=== PROBLEM ===
Reproduce the section of the listing that begins at the line containing "action | 4_1_cts | 5_1_grt" and finishes at the line containing "results of run 2". Include both end lines and nothing beyond them.
***** DATA TO PROCESS *****
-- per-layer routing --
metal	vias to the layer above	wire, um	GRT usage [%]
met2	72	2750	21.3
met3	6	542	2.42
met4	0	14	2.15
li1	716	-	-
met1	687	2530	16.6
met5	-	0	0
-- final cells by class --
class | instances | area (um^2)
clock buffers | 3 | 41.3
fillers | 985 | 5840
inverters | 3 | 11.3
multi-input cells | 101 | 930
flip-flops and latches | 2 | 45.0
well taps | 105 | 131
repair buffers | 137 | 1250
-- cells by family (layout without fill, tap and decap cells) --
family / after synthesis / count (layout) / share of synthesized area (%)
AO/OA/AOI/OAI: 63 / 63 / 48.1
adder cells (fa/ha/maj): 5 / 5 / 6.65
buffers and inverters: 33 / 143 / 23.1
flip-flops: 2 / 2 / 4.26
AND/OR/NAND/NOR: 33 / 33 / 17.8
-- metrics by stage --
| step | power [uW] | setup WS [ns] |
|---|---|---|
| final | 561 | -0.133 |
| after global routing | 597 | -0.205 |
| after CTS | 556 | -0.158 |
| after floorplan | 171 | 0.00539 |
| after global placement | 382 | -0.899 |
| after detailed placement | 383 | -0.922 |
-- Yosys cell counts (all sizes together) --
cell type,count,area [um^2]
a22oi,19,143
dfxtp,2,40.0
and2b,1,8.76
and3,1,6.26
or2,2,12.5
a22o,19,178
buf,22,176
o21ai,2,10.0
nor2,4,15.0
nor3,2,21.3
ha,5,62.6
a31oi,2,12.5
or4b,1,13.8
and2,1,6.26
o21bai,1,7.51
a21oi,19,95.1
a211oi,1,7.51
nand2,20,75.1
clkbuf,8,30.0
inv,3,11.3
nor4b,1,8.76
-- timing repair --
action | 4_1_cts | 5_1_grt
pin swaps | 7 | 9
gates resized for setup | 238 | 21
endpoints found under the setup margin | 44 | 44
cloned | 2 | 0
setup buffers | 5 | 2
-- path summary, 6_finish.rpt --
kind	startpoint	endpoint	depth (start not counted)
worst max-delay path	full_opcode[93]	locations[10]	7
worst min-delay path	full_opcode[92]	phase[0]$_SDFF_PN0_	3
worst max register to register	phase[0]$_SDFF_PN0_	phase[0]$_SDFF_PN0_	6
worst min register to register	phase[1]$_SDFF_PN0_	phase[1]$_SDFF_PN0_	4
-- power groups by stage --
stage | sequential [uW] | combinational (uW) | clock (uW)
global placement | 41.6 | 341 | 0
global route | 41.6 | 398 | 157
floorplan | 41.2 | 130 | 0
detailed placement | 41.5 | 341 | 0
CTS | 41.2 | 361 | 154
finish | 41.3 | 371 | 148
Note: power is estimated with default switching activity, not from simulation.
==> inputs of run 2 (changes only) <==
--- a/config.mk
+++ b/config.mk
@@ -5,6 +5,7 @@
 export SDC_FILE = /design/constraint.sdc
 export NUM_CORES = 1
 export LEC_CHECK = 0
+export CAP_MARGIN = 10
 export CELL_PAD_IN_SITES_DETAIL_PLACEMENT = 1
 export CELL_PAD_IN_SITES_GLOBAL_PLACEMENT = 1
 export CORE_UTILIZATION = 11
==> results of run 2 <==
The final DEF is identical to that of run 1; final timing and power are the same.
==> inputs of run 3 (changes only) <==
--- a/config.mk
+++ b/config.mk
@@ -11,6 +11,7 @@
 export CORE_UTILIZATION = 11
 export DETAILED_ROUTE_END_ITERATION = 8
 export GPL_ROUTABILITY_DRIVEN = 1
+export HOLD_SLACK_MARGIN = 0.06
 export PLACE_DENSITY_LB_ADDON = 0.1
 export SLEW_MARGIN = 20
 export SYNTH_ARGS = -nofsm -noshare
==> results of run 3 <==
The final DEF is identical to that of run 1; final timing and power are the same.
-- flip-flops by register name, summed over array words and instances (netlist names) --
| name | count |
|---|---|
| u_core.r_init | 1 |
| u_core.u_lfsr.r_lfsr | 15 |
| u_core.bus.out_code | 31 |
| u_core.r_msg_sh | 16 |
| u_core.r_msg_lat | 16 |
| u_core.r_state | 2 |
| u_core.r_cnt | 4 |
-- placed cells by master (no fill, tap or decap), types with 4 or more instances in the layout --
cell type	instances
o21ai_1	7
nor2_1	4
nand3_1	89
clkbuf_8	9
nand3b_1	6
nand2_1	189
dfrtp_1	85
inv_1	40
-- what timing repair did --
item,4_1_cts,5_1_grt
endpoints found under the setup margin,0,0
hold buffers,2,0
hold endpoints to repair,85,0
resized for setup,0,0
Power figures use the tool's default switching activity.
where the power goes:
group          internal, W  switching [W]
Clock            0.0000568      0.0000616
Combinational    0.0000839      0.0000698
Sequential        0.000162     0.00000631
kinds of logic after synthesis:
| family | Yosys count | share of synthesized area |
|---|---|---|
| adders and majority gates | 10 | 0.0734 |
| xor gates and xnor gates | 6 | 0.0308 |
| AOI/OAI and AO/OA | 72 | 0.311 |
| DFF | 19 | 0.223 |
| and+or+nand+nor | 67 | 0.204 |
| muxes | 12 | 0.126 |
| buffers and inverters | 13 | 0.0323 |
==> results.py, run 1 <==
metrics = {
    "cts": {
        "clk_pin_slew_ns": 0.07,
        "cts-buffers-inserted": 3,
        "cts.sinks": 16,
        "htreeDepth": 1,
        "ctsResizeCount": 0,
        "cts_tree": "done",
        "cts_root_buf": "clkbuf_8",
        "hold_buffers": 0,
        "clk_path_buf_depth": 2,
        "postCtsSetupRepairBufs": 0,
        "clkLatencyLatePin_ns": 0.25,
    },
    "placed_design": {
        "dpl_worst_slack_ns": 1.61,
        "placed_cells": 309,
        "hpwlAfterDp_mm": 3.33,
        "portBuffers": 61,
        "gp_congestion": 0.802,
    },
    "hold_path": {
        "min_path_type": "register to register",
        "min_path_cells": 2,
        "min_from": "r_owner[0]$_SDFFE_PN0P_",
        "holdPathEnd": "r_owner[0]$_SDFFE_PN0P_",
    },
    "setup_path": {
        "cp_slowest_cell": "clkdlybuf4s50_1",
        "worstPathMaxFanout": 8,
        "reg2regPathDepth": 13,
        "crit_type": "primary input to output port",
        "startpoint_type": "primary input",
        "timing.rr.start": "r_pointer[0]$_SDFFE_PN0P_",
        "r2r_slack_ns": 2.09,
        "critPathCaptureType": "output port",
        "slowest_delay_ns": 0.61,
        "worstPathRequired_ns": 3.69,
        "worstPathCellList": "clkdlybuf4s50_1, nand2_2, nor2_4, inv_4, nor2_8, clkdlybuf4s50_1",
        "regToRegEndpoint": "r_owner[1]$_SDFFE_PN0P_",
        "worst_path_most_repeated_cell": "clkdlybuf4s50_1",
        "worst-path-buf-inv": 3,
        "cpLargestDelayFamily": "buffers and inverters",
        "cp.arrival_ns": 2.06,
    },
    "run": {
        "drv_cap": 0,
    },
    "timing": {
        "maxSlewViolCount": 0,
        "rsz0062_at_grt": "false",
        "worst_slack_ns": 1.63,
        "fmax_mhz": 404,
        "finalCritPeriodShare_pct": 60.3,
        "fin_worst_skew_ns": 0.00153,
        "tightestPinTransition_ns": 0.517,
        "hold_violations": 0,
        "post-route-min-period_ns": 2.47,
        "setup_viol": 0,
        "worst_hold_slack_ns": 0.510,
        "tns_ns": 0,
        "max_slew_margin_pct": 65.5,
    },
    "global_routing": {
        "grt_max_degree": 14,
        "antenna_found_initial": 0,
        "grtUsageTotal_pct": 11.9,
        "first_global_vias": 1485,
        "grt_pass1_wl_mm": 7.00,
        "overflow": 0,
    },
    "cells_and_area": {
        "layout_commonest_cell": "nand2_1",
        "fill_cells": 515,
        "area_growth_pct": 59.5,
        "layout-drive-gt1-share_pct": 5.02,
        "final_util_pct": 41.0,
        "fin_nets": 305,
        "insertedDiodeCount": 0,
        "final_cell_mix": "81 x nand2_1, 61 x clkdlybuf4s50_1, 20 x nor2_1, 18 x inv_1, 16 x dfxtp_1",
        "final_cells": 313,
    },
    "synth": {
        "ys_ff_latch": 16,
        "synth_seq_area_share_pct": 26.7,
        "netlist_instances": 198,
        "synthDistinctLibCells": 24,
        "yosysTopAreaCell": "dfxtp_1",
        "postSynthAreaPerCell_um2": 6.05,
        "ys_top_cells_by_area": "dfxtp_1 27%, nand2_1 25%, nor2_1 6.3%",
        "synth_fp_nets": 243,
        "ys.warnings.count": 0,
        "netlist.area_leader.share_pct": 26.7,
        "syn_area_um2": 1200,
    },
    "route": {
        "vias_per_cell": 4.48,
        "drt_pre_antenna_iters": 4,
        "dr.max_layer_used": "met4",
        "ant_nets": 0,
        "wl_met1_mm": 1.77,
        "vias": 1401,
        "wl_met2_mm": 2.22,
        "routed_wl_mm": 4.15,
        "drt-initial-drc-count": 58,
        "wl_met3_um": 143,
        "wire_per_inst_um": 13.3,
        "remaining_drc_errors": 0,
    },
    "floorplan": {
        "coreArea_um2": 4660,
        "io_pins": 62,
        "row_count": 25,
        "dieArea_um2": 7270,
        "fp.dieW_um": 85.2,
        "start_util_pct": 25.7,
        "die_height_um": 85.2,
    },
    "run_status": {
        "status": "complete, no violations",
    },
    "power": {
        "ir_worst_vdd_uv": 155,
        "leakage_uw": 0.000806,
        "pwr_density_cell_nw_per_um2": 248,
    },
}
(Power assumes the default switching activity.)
File: src/rtl/i2c_rr_pick.sv
// Combinational round-robin picker: first requesting index strictly after
// `last`, wrapping around, reported as one-hot and as an index.
module i2c_rr_pick
    import i2c_wb_pkg::*;
#(
    parameter int NREQ = 2,
    parameter int IW   = (NREQ > 1) ? $clog2(NREQ) : 1
) (
    input  logic [NREQ-1:0] req,
    input  logic [IW-1:0]   last,
    output logic [NREQ-1:0] pick,
    output logic [IW-1:0]   pick_idx
);

    logic found;

    always_comb begin
        pick     = '0;
        pick_idx = '0;
        found    = 1'b0;
        // Indices above `last` first, then wrap to the low indices
        for (int j = 0; j < NREQ; j++) begin
            if (!found && req[j] && (j > int'(last))) begin
                found    = 1'b1;
                pick[j]  = 1'b1;
                pick_idx = IW'(j);
            end
        end
        for (int j = 0; j < NREQ; j++) begin
            if (!found && req[j] && (j <= int'(last))) begin
                found    = 1'b1;
                pick[j]  = 1'b1;
                pick_idx = IW'(j);
            end
        end
    end

endmodule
*****
=== SOLVED PROBLEM ===
action | 4_1_cts | 5_1_grt
pin swaps | 7 | 9
gates resized for setup | 238 | 21
endpoints found under the setup margin | 44 | 44
cloned | 2 | 0
setup buffers | 5 | 2
-- path summary, 6_finish.rpt --
kind	startpoint	endpoint	depth (start not counted)
worst max-delay path	full_opcode[93]	locations[10]	7
worst min-delay path	full_opcode[92]	phase[0]$_SDFF_PN0_	3
worst max register to register	phase[0]$_SDFF_PN0_	phase[0]$_SDFF_PN0_	6
worst min register to register	phase[1]$_SDFF_PN0_	phase[1]$_SDFF_PN0_	4
-- power groups by stage --
stage | sequential [uW] | combinational (uW) | clock (uW)
global placement | 41.6 | 341 | 0
global route | 41.6 | 398 | 157
floorplan | 41.2 | 130 | 0
detailed placement | 41.5 | 341 | 0
CTS | 41.2 | 361 | 154
finish | 41.3 | 371 | 148
Note: power is estimated with default switching activity, not from simulation.
==> inputs of run 2 (changes only) <==
--- a/config.mk
+++ b/config.mk
@@ -5,6 +5,7 @@
 export SDC_FILE = /design/constraint.sdc
 export NUM_CORES = 1
 export LEC_CHECK = 0
+export CAP_MARGIN = 10
 export CELL_PAD_IN_SITES_DETAIL_PLACEMENT = 1
 export CELL_PAD_IN_SITES_GLOBAL_PLACEMENT = 1
 export CORE_UTILIZATION = 11
==> results of run 2 <==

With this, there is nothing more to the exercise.